# bruce lee of mma



## UFC86 (May 21, 2010)

edit: bruce lee was 135lbs 5''8' and 3% body fat. nobody expects an athlete to have such a low body fat, so with the body fat it would be closer to 145-155lbs. which wec fighters could resemble bruce lee in physique or strenght and fighting ability? they also need good boxing and kickboxing


----------



## E Lit Er Ate (Aug 28, 2010)

Bruce Lee Roy is the correct answer.


----------



## swpthleg (Dec 31, 2006)

Not again. Please, not again.


----------



## enceledus (Jul 8, 2007)

^^^This :sarcastic12:


----------



## kantowrestler (Jun 6, 2009)

I'm sure any of the guys listed would pass that test with flying colors. The fact is that guys like Bruce Lee and Antonio Inoki were ahead of their time. They just set the standard for the fighters today!:thumbsup:


----------



## KMFO (Aug 16, 2010)

Whoa Whoa Whoa.... You think these guys tould be able to : 
10 repetitions of 70-80lbs bicep curls 
50 rep one arm chin ups
one hand/two finger pushups ?

Noooooo.... LOL. That's a rediculous "test"


----------



## UFC86 (May 21, 2010)

KMFO said:


> Whoa Whoa Whoa.... You think these guys tould be able to :
> 10 repetitions of 70-80lbs bicep curls
> 50 rep one arm chin ups
> one hand/two finger pushups ?
> ...


exactly. bruce lee seemed unique when compared to all other martial artists, and i still cannot find who is similar to him. since i dont know the training of wec guys i wonder how they would compare (since theyre comparable in size)



swpthleg said:


> Not again. Please, not again.


me or illiterate?


----------



## kantowrestler (Jun 6, 2009)

Hypothetically speaking if Royce Gracie and Bruce Lee fought in their prime, I'm sure it would possibly be close cause Bruce was always willing to evolve while Royce brought the best of BJJ to the sport.
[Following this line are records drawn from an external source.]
Context: an optimization exercise on an open-source flow, tuned for small area. The choices shown serve that exercise and are no tape-out recipe. Function was checked by simulation only, so behaviour that the tests miss may differ from the original. Power is estimated from default activity; no workload was simulated.

## ltt
module ltt (
    input  wire        clk,
    input  wire        rst,
    input  wire        op_valid,
    input  wire [47:0] op_word,
    output reg         op_done,
    output reg         op_err,
    output wire [7:0]  op_res,
    output wire        irq,
    output wire        txd,
    input  wire        rxd
);
==> flow/config.mk <==
export PLATFORM = sky130hd
export DESIGN_NAME = ltt
export DESIGN_NICKNAME = ltt
export VERILOG_FILES = /design/flow/design.v
export SDC_FILE = /design/flow/constraint.sdc
export NUM_CORES = 4
export LEC_CHECK = 0
export CAP_MARGIN = 20
export CORE_MARGIN = 2
export CORE_UTILIZATION = 40
export CTS_BUF_LIST = sky130_fd_sc_hd__clkbuf_4
export SLEW_MARGIN = 20
==> flow/constraint.sdc <==
create_clock -name core_clock -period 10.0 [get_ports {clk}]
set_input_delay 2.0000 -clock core_clock [delete_from_list [all_inputs] [get_ports {clk}]]
set_output_delay 2.0000 -clock core_clock [all_outputs]
set_load 0.01 [all_outputs]
run.sh (not shown) runs the stock make flow with config.mk's settings and CLKGATE_MAP_FILE= SYNTH_SCRIPT=/design/flow/synth_recipe.tcl, a recipe that flattens the netlist after the stock synthesis.
Edit:
Settings changed: CTS_BUF_LIST sky130_fd_sc_hd__clkbuf_4 to not set.
After rerunning:
- clock skew shrinks by 0.019 ns
- global-route usage shrinks by 0.39 points
- die area stays the same
This design comes from an exercise in tuning for small area, a short achievable clock period and few clock cycles per item on the open sky130 flow, not from production work.
In this exercise RTL edits were held to simulation tests only and were not proved equivalent to the original.

==> design.v <==
module lsc_mapper (
    input  wire        clk,
    input  wire        rst,
    input  wire        in_valid,
    output wire        in_ready,
    input  wire        in_imm,
    input  wire        in_mtrunc,
    input  wire [15:0] in_value,
    input  wire [15:0] in_rmin,
    input  wire [15:0] in_rmax,
    output wire        out_valid,
    input  wire        out_ready,
    output wire [7:0]  out_angle,
    output wire [31:0] out_lux
);
    function [16:0] dstep;       
        input [16:0] top;
        input [15:0] den;
        reg   [17:0] t;
        begin
            t = {1'b0, top} - {2'b0, den};
            dstep = t[17] ? {1'b0, top[15:0]} : {1'b1, t[15:0]};
        end
    endfunction
    function [41:0] csa21;
        input [20:0] a, b, c;
        csa21 = {((a & b) | (a & c) | (b & c)) << 1, a ^ b ^ c};
    endfunction
    reg        k_valid;              
    reg        rdy;                  
    wire       adv = ~k_valid;       
    assign in_ready = rdy;
    reg        v0;
    reg        imm0, trunc0;
    reg [15:0] val0, rmin0, rmax0;
    function [1:0] add3;         
        input [1:0] a, b;
        case ({a, b})
            4'b0000: add3 = 2'd0; 4'b0001: add3 = 2'd1; 4'b0010: add3 = 2'd2;
            4'b0100: add3 = 2'd1; 4'b0101: add3 = 2'd2; 4'b0110: add3 = 2'd0;
            4'b1000: add3 = 2'd2; 4'b1001: add3 = 2'd0; 4'b1010: add3 = 2'd1;
            default: add3 = 2'd0;
        endcase
    endfunction
    function [1:0] dig3;         
        input [1:0] d;
        dig3 = {d[1] & ~d[0], d[0] & ~d[1]};
    endfunction
    function [1:0] pair3;        
        input [3:0] x;
        pair3 = add3(dig3(x[1:0]), dig3(x[3:2]));
    endfunction
    wire [1:0] vm3 = add3(add3(pair3(val0[3:0]),  pair3(val0[7:4])),
                          add3(pair3(val0[11:8]), pair3(val0[15:12])));
    reg  [2:0] m;
    always @(*) begin
        case ({val0[0], vm3})
            3'b000: m = 3'd0; 3'b001: m = 3'd2; 3'b010: m = 3'd4;
            3'b100: m = 3'd3; 3'b101: m = 3'd5; 3'b110: m = 3'd1;
            default: m = 3'd0;
        endcase
    end
    wire [20:0] vv  = {5'd0, val0};
    wire [20:0] rr  = {5'd0, rmin0};
    wire [20:0] vi  = imm0 ? vv : 21'd0;
    wire [20:0] mt  = trunc0 ? {18'h3FFFF, ~m} : 21'd0;           
    wire [20:0] kc  = {19'd0, 1'b1, trunc0};                        
    wire [41:0] ya  = csa21(vv, vv << 2, vi);
    wire [41:0] yb  = csa21(~(rr << 1), ~(rr << 2), kc);
    wire [41:0] yc  = csa21(ya[20:0], ya[41:21], yb[20:0]);
    wire [41:0] yd  = csa21(yc[20:0], yc[41:21], yb[41:21]);
    wire [41:0] ye  = csa21(yd[20:0], yd[41:21], mt);
    wire [20:0] y_s1 = ye[20:0] + ye[41:21];
    wire [15:0] d_s1 = rmax0 - rmin0;
    reg        v1;
    reg [20:0] y1;
    reg [15:0] d1, val1;
    wire [23:0] n_s2 = {y1[18:0], 5'd0} - {4'd0, y1[18:0], 1'b0};    
    wire        ovf_s2 = (n_s2[23:8] >= d1);                         
    wire [16:0] s7   = dstep(n_s2[23:7], d1);
    reg        v2, neg2, ovf2;
    reg [22:0] r2;               
    reg        q2;
    reg [15:0] d2, val2;
    wire [16:0] s6 = dstep(r2[22:6], d2);
    wire [16:0] s5 = dstep({s6[15:0], r2[5]}, d2);
    reg        v3, neg3, ovf3;
    reg [20:0] r3;
    reg [2:0]  q3;
    reg [15:0] d3, val3;
    wire [16:0] s4 = dstep(r3[20:4], d3);
    wire [16:0] s3 = dstep({s4[15:0], r3[3]}, d3);
    reg        v4, neg4, ovf4;
    reg [18:0] r4;
    reg [4:0]  q4;
    reg [15:0] d4, val4;
    wire [16:0] s2 = dstep(r4[18:2], d4);
    wire [16:0] s1 = dstep({s2[15:0], r4[1]}, d4);
    wire        sat_s5 = ovf4 | ({q4, s2[16]} >= 6'd45);      
    wire [18:0] x5_s5  = {3'd0, val4} + {1'b0, val4, 2'b00};
    reg        v5, neg5, sat5;
    reg [16:0] r5;
    reg [6:0]  q5;
    reg [15:0] d5;
    reg [18:0] x5_5;
    wire [16:0] s0 = dstep(r5[16:0], d5);
    wire [7:0]  ang_s6 = neg5 ? 8'd0 : sat5 ? 8'd180 : {q5, s0[16]};
    wire [18:0] lq = x5_5 / 19'd3;
    wire [18:0] lr = x5_5 % 19'd3;
    reg        o_valid;
    reg [7:0]  o_angle;
    reg [16:0] o_lux;
    reg [1:0]  o_r;
    reg [7:0]  k_angle;
    reg [16:0] k_lux;
    reg [1:0]  k_r;
    wire o_free = ~o_valid | out_ready;
    always @(posedge clk) begin
        if (rst) begin
            v0 <= 1'b0; v1 <= 1'b0; v2 <= 1'b0; v3 <= 1'b0; v4 <= 1'b0; v5 <= 1'b0;
            o_valid <= 1'b0;
            k_valid <= 1'b0;
            rdy     <= 1'b1;
        end else begin
            if (adv) begin
                v0 <= in_valid;
                v1 <= v0;
                v2 <= v1;
                v3 <= v2;
                v4 <= v3;
                v5 <= v4;
            end
            if (k_valid) begin
                if (out_ready) begin
                    o_valid <= 1'b1;
                    k_valid <= 1'b0;
                    rdy     <= 1'b1;
                end
            end else if (o_free) begin
                o_valid <= v5;
            end else if (v5) begin
                k_valid <= 1'b1;
                rdy     <= 1'b0;
            end
        end
        if (adv) begin
            imm0   <= in_imm;
            trunc0 <= ~in_imm & in_mtrunc;
            val0   <= in_value;
            rmin0  <= in_rmin;
            rmax0  <= in_rmax;
            y1   <= y_s1;
            d1   <= d_s1;
            val1 <= val0;
            r2   <= {s7[15:0], n_s2[6:0]};
            q2   <= s7[16];
            neg2 <= y1[20];
            ovf2 <= ovf_s2;
            d2   <= d1;
            val2 <= val1;
            r3   <= {s5[15:0], r2[4:0]};
            q3   <= {q2, s6[16], s5[16]};
            neg3 <= neg2;
            ovf3 <= ovf2;
            d3   <= d2;
            val3 <= val2;
            r4   <= {s3[15:0], r3[2:0]};
            q4   <= {q3, s4[16], s3[16]};
            neg4 <= neg3;
            ovf4 <= ovf3;
            d4   <= d3;
            val4 <= val3;
            r5   <= {s1[15:0], r4[0]};
            q5   <= {q4, s2[16], s1[16]};
            neg5 <= neg4;
            sat5 <= sat_s5;
            d5   <= d4;
            x5_5 <= x5_s5;
        end
        if (k_valid) begin
            if (out_ready) begin
                o_angle <= k_angle;
                o_lux   <= k_lux;
                o_r     <= k_r;
            end
        end else if (o_free) begin
            o_angle <= ang_s6;
            o_lux   <= lq[16:0];
            o_r     <= lr[1:0];
        end else begin
            k_angle <= ang_s6;
            k_lux   <= lq[16:0];
            k_r     <= lr[1:0];
        end
    end
    assign out_valid = o_valid;
    assign out_angle = o_angle;
    assign out_lux = {o_lux,
                      o_r[1], o_r[0], o_r[1], o_r[0], o_r[1], o_r[0], o_r[1], o_r[0],
                      o_r[1], o_r[0], o_r[1], o_r[0], o_r[1], o_r[0], o_r[1]};
endmodule
This design comes from an exercise in tuning for a short achievable clock period and few clock cycles per item on the open sky130 flow, not from production work. In this exercise RTL edits were held to simulation tests only and were not proved equivalent to the original. The flow treats the clock pin as an ideal source, which a real chip does not have. Power figures rest on the tool's default switching activity, not on a simulated workload.

Setup of the previous run:
==> flow/design.v (excerpt) <==
module dnp3_rx (
    input  wire        clk,
    input  wire        rst,
    input  wire        cmd_valid,
    output reg         cmd_ready,
    input  wire [8:0]  cmd_len,
    input  wire        in_valid,
    output reg         in_ready,
    input  wire [31:0] in_data,
    output reg         res_valid,
    output reg  [3:0]  res_err,
    output reg  [16:0] res_mask,
    output reg  [6:0]  res_sum,
    output reg  [4:0]  res_nblk,
    output reg  [7:0]  res_len,
    output reg  [7:0]  res_ctrl,
    output reg  [15:0] res_dst,
    output reg  [15:0] res_src
);
Size: about 640 flip-flops.
export LEC_CHECK = 0
export ABC_CLOCK_PERIOD_IN_PS = 2000
export CAP_MARGIN = 20
export CORE_MARGIN = 2
export CORE_UTILIZATION = 40
export CTS_BUF_LIST = sky130_fd_sc_hd__clkbuf_8
export PLACE_DENSITY = 0.6
export SLEW_MARGIN = 20
export SYNTH_HIERARCHICAL = 1
create_clock -name core_clock -period 8.0 [get_ports {clk}]
standard.sh (not shown) runs the stock make flow with config.mk's settings and CLKGATE_MAP_FILE= SYNTH_SCRIPT=/design/flow/synth_recipe.tcl, a recipe that flattens the netlist after the stock synthesis.
==> flow/flow/run.sh <==
#!/bin/bash
set -euo pipefail
export SETUP_SLACK_MARGIN=5.6
export POST_CTS_TCL="$PWD/flow/clock_top.tcl"
bash standard.sh > standard.log 2>&1
==> flow/flow/clock_top.tcl <==
# Rebuild the top of the clock tree that CTS made. CTS gives a root buffer,
# one H-tree level of buffers and the leaf buffers that drive the flip-flops.
# Here the root and H-tree buffers are replaced by NROOT buffers placed next
# to the clock port, each driving the leaf buffers of one part of the die, so
# every flip-flop's clock passes two buffers instead of three. The leaf
# buffers and their flip-flop clusters are kept as CTS made them.
proc rebuild_clock_top {nroot} {
  set db [ord::get_db]
  set block [ord::get_db_block]
  set clknet [$block findNet clk]
  set master [$db findMaster sky130_fd_sc_hd__clkbuf_16]

  # walk the buffer tree from the clock port: a buffer that drives a
  # flip-flop is a leaf; one that drives buffers is above the leaves; cells
  # whose output drives nothing are CTS's dummy loads
  set tree {}
  set leaves {}
  set front [list $clknet]
  while {[llength $front]} {
    set next {}
    foreach net $front {
      foreach it [$net getITerms] {
        if {[$it isOutputSignal]} continue
        set inst [$it getInst]
        set on "NULL"
        foreach ot [$inst getITerms] {
          if {[$ot isOutputSignal] && [$ot getNet] ne "NULL"} { set on [$ot getNet] }
        }
        if {$on eq "NULL"} { lappend tree $inst; continue }
        if {![string match "sky130_fd_sc_hd__clkbuf_*" [[$inst getMaster] getName]]} {
          error "clock top: unexpected cell [$inst getName] in the clock tree"
        }
        set nff 0
        foreach lt [$on getITerms] {
          if {[$lt getInst] == $inst} continue
          if {[string match "*__*df*" [[[$lt getInst] getMaster] getName]]} { incr nff }
        }
        if {$nff > 0} {
          lappend leaves $inst
        } else {
          lappend tree $inst
          lappend next $on
        }
      }
    }
    set front $next
  }
  puts "clock top: [llength $tree] root/H-tree/dummy buffers, [llength $leaves] leaf buffers"

  # leaf buffers' inputs are left unconnected for now
  foreach leaf $leaves { [$leaf findITerm A] disconnect }
  foreach inst $tree {
    set nets {}
    foreach it [$inst getITerms] {
      if {[$it getNet] ne "NULL" && [$it isOutputSignal]} { lappend nets [$it getNet] }
      $it disconnect
    }
    odb::dbInst_destroy $inst
    foreach on $nets {
      if {[llength [$on getITerms]] == 0 && [llength [$on getBTerms]] == 0} { odb::dbNet_destroy $on }
    }
  }

  # clock port position, pulled inside the core
  set bt [$block findBTerm clk]
  set bb [$bt getBBox]
  set px [expr {([$bb xMin] + [$bb xMax]) / 2}]
  set py [expr {([$bb yMin] + [$bb yMax]) / 2}]
  set core [$block getCoreArea]
  set px [expr {max([$core xMin], min([$core xMax] - 20000, $px))}]
  set py [expr {max([$core yMin], min([$core yMax] - 5440, $py))}]

  # split the leaves into nroot groups by angle around the die centre
  set die [$block getDieArea]
  set cx [expr {([$die xMin] + [$die xMax]) / 2.0}]
  set cy [expr {([$die yMin] + [$die yMax]) / 2.0}]
  set keyed {}
  foreach leaf $leaves {
    set b [$leaf getBBox]
    set x [expr {([$b xMin] + [$b xMax]) / 2.0}]
    set y [expr {([$b yMin] + [$b yMax]) / 2.0}]
    lappend keyed [list [expr {atan2($y - $cy, $x - $cx)}] $leaf]
  }
  set keyed [lsort -real -index 0 $keyed]
  set n [llength $keyed]
  for {set r 0} {$r < $nroot} {incr r} {
    set inst [odb::dbInst_create $block $master "clkbuf_root_${r}_clk"]
    $inst setLocation $px $py
    $inst setPlacementStatus PLACED
    [$inst findITerm A] connect $clknet
    set net [odb::dbNet_create $block "clknet_root_${r}_clk"]
    $net setSigType CLOCK
    [$inst findITerm X] connect $net
    set lo [expr {($n * $r) / $nroot}]
    set hi [expr {($n * ($r + 1)) / $nroot}]
    for {set i $lo} {$i < $hi} {incr i} {
      [[lindex $keyed $i 1] findITerm A] connect $net
    }
    puts "clock top: [$inst getName] drives [expr {$hi - $lo}] leaf buffers"
  }
  global_connect
}

# Run as ORFS's POST_CTS_TCL hook, after CTS and its timing repair.
rebuild_clock_top 4
detailed_placement
check_placement -verbose
estimate_parasitics -placement
report_clock_latency
The previous run finished every stage and its layout cleared the timing, design-rule and antenna checks.
Testbench counts of the previous run, summed over its fixed seeds: cycles 12,403, frames 320.
Edits applied to the flow inputs when going from the previous run to the current run:
# the previous run
export LEC_CHECK = 0
export ABC_CLOCK_PERIOD_IN_PS = 2000
export CAP_MARGIN = 20
export CORE_MARGIN = 2
export CORE_UTILIZATION = 40
export CTS_BUF_LIST = sky130_fd_sc_hd__clkbuf_8
export PLACE_DENSITY = 0.6
export SLEW_MARGIN = 20
export SYNTH_HIERARCHICAL = 1
create_clock -name core_clock -period 8.0 [get_ports {clk}]
# the current run
export LEC_CHECK = 0
export ABC_CLOCK_PERIOD_IN_PS = 2000
export CAP_MARGIN = 20
export CORE_MARGIN = 2
export CORE_UTILIZATION = 65
export PLACE_DENSITY = 0.75
export SLEW_MARGIN = 20
export SYNTH_HIERARCHICAL = 1
create_clock -name core_clock -period 8.0 [get_ports {clk}]
--- a/flow/flow/clock_top.tcl
+++ b/flow/flow/clock_top.tcl
@@ -6 +6 @@
-# buffers and their flip-flop clusters are kept as CTS made them.
+# buffers' flip-flop clusters are kept as CTS made them.
@@ -100,0 +101,8 @@
+  # a lightly loaded leaf is faster as clkbuf_8, and loads its root less
+  set m8 [$db findMaster sky130_fd_sc_hd__clkbuf_8]
+  set n8 0
+  foreach leaf $leaves {
+    set on [[$leaf findITerm X] getNet]
+    if {[llength [$on getITerms]] <= 21} { $leaf swapMaster $m8; incr n8 }
+  }
+  puts "clock top: $n8 leaf buffers resized to clkbuf_8"
Findings:
- Re power: the current run and the previous run aren't equal, and the lower value belongs to the current run.
- Higher end-of-flow core utilization goes to the current run over the previous run.
- The previous run has lower worst setup slack than the current run.
- The current run ended up with res_ctrl[7]$_SDFF_PN0_ as its startpoint of the worst setup timing path; the previous run ended up with res_len[3]$_SDFF_PN0_.
- Higher final cell count without fillers goes to the previous run over the current run.
- The die used by the current run is smaller than the one used by the previous run.

-- what the ideal ports hide --
Ports are ideal in the flow. The routed layouts listed here were re-timed in OpenROAD.
Step 1 sets driving cells, clkbuf_16 on the clock port and buf_2 on the other inputs (assumed; they add their load-dependent delay and slew).
Step 2 moves the port delays by t, midway between the first and last clock arrival at a register: inputs arrive t later, outputs are due t later. That takes back most of the time a late clock gives input paths.
Slacks: no drivers / after step 1 / after step 2; pairs: no drivers / after step 1.
run | t, ns | setup WS [ns] | slew at the worst register clock pin (ns) | worst slew at a driven data input, ns
the previous run | 0.499 | 5.490 / 5.438 / 5.211 | 0.07 / 0.07 | 0.04
the current run | 0.447 | 5.540 / 5.488 / 5.195 | 0.10 / 0.10 | 0.04
After both steps setup and hold are still met in every run listed. For the current run, which loses most, drivers alone change the setup slack by -0.052 ns; drivers and shift together by -0.345 ns.
This design comes from an exercise in tuning for small area, a short achievable clock period and few clock cycles on the open sky130 flow, not from production work. Function was checked by simulation only, so behaviour that the tests miss may differ from the original. Power figures rest on the tool's default switching activity, not on a simulated workload.

Setup of job 6563:
// psram_alu
module psram_alu (
  input             clk,
  input             rst,
  input             in_valid,
  output            in_ready,
  input      [31:0] in_cmd,
  input      [63:0] in_a,
  input      [63:0] in_b,
  input      [63:0] in_c,
  input             in_rnd,
  output reg        out_valid,
  output reg [63:0] out_result,
  output reg        out_illegal
);
  localparam OP_SAT     = 8'h01;
  localparam OP_SADD    = 8'h02;
  localparam OP_SSUB    = 8'h03;
  localparam OP_SMUL    = 8'h04;
  localparam OP_SSHL    = 8'h05;
  localparam OP_SSHR    = 8'h06;
  localparam OP_REQUANT = 8'h07;
  wire [7:0] op   = in_cmd[31:24];
  wire [1:0] wsel = in_cmd[7:6];
  wire [5:0] imm  = in_cmd[5:0];
  reg legal;
  always @(*) begin
    case (op)
      OP_SAT:     legal = (in_cmd & 32'hFF00FFC0) == 32'h01000000;
      OP_SADD:    legal = ((in_cmd & 32'hFF000F3F) == 32'h02000000) && (wsel != 2'd3);
      OP_SSUB:    legal = ((in_cmd & 32'hFF000F3F) == 32'h03000000) && (wsel != 2'd3);
      OP_SMUL:    legal = ((in_cmd & 32'hFF000F00) == 32'h04000000) && (wsel != 2'd3);
      OP_SSHL:    legal = ((in_cmd & 32'hFF000F3F) == 32'h05000000) && (wsel != 2'd3);
      OP_SSHR:    legal = ((in_cmd & 32'hFF000F3F) == 32'h06000000) && (wsel != 2'd3);
      OP_REQUANT: legal = ((in_cmd & 32'hFF00003F) == 32'h07000000) && (wsel != 2'd3);
      default:    legal = 1'b0;
    endcase
  end
  wire o_sat = (op == OP_SAT);
  wire o_add = (op == OP_SADD);
  wire o_sub = (op == OP_SSUB);
  wire o_mul = (op == OP_SMUL);
  wire o_shl = (op == OP_SSHL);
  wire o_shr = (op == OP_SSHR);
  wire o_rq  = (op == OP_REQUANT);
  wire [31:0] a_w = (wsel == 2'd0) ? {{24{in_a[7]}},  in_a[7:0]}  :
                    (wsel == 2'd1) ? {{16{in_a[15]}}, in_a[15:0]} : in_a[31:0];
  wire [31:0] b_w = (wsel == 2'd0) ? {{24{in_b[7]}},  in_b[7:0]}  :
                    (wsel == 2'd1) ? {{16{in_b[15]}}, in_b[15:0]} : in_b[31:0];
  wire [31:0] d_y = o_rq            ? in_b[31:0] :
                    o_shr           ? a_w :
  ...
For scale: ~7,100 cells after synthesis, about 450 flip-flops, ~53,000 um^2 of cells after synthesis.
Settings: LEC_CHECK=0, ABC_AREA=1, CAP_MARGIN=20, CORE_MARGIN=2, CORE_UTILIZATION=25, PLACE_DENSITY=0.35, SLEW_MARGIN=20, TNS_END_PERCENT=0; clock period 20.0 ns.
standard.sh (not shown) runs the stock make flow with config.mk's settings and CLKGATE_MAP_FILE= SYNTH_SCRIPT=/design/flow/synth_recipe.tcl, a recipe that flattens the netlist after the stock synthesis.
==> flow/flow/run.sh <==
#!/bin/bash
# Standard layout (the standard.sh: standard synthesis, ORFS place and
# route), with the timing repair steps asked to leave a setup margin so that
# they shorten the critical paths well below the 20 ns clock period.
# The clock period and constraints are unchanged.
set -o pipefail
export SETUP_SLACK_MARGIN=15.5
bash standard.sh > standard.log 2>&1
rc=$?
tail -50 standard.log
exit $rc
Testbench counts of job 6563, summed over its fixed seeds: cycles 26,788.
Changes in job 8611 relative to job 6563:
diff --git a/flow/flow/run.sh b/flow/flow/run.sh
--- a/flow/flow/run.sh
+++ b/flow/flow/run.sh
@@ -7 +7 @@
-export SETUP_SLACK_MARGIN=15.5
+export SETUP_SLACK_MARGIN=14.5
## What came out
Relative to job 6563, total detailed-routing wirelength decreased by about 2.8% in job 8611. Looking at met1 layer usage reported by global route, job 8611 sits 0.68 points lower than job 6563 does. Side by side, total power after layout turned out lower in job 8611 than in job 6563. Between job 8611 and job 6563, the clock power figures differ only marginally.
diff inputs: job 8611 => job 302
Settings: PLACE_DENSITY now 0.5, was 0.35.
diff --git a/flow/flow/run.sh b/flow/flow/run.sh
--- a/flow/flow/run.sh
+++ b/flow/flow/run.sh
@@ -7 +7 @@
-export SETUP_SLACK_MARGIN=14.5
+export SETUP_SLACK_MARGIN=16
### Flow results
The worst-case clock skew in job 302 sits 0.020 ns above the value recorded for job 8611. For number of clock buffers in the layout, dividing the value from job 302 by the value from job 8611 gives 0.872. Job 302 vs job 8611: total global routing track utilization down in job 302. When the final numbers for job 8611 and job 302 were put side by side, the worst endpoint data arrival time turned out to be smaller in job 302.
If nothing else it would only motivate Bruce to incorporate elements of BJJ into his Jeet Kun Do fighting system. Overall I think it would've been an interesting fight!:thumbsup:


----------



## UFC86 (May 21, 2010)

kantowrestler said:


> Hypothetically speaking if Royce Gracie and Bruce Lee fought in their prime, I'm sure it would possibly be close cause Bruce was always willing to evolve while Royce brought the best of BJJ to the sport. If nothing else it would only motivate Bruce to incorporate elements of BJJ into his Jeet Kun Do fighting system. Overall I think it would've been an interesting fight!:thumbsup:


royce gracie would have Hideo Tokoro deja vu (maybe will be another draw?). gracie likes to fight bigger fighters and would have had a big size advantage over lee.if it was early ufc lee would just bite his leg (watch some of lee's movies other then enter the dragon for reference)


----------



## kantowrestler (Jun 6, 2009)

Watch what moves?


----------



## UFC86 (May 21, 2010)

kantowrestler said:


> Watch what moves?


theres a movie where hes fighting some traditional japanese fighter (whose american and looks like chuck norris but i dont think its him) and he does the arm bar on bruce lee and lee bites his leg and forces him to let go of the arm bar. it ends up with lee killing him. im not sure which movie exactly was it.


----------



## ACTAFOOL (Dec 10, 2008)

its amazing how just because some1 is an actor they cant fight

bruce lee was bad ass, his footwork + speed alone would be enough to give wrestlers trouble, he wouldnt need TDD, just some bjj defense and hes good to go

does any1 have an idea of how he fast he actually was? they actually had to slow some of the fight scenes down in his movies because he was ''too fast for the camera'' and even though he was skinny he had some VERY nasty power...he was legit and would have a hell of a run in mmaraise01:


----------